=== Work task ===
Your task is to output, without alteration, each line from the one containing "of all wire" through the final line of the records below.

(Saved entries)
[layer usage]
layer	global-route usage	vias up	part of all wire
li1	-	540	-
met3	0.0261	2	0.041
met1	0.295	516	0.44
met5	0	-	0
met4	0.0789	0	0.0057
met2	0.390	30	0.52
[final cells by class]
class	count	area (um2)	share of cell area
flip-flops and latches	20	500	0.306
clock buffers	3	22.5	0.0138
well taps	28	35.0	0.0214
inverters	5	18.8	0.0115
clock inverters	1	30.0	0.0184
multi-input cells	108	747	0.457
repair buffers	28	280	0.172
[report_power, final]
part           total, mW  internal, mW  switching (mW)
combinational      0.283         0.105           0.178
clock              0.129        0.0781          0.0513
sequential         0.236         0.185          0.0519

=== Response to the exercise ===
layer	global-route usage	vias up	part of all wire
li1	-	540	-
met3	0.0261	2	0.041
met1	0.295	516	0.44
met5	0	-	0
met4	0.0789	0	0.0057
met2	0.390	30	0.52
[final cells by class]
class	count	area (um2)	share of cell area
flip-flops and latches	20	500	0.306
clock buffers	3	22.5	0.0138
well taps	28	35.0	0.0214
inverters	5	18.8	0.0115
clock inverters	1	30.0	0.0184
multi-input cells	108	747	0.457
repair buffers	28	280	0.172
[report_power, final]
part           total, mW  internal, mW  switching (mW)
combinational      0.283         0.105           0.178
clock              0.129        0.0781          0.0513
sequential         0.236         0.185          0.0519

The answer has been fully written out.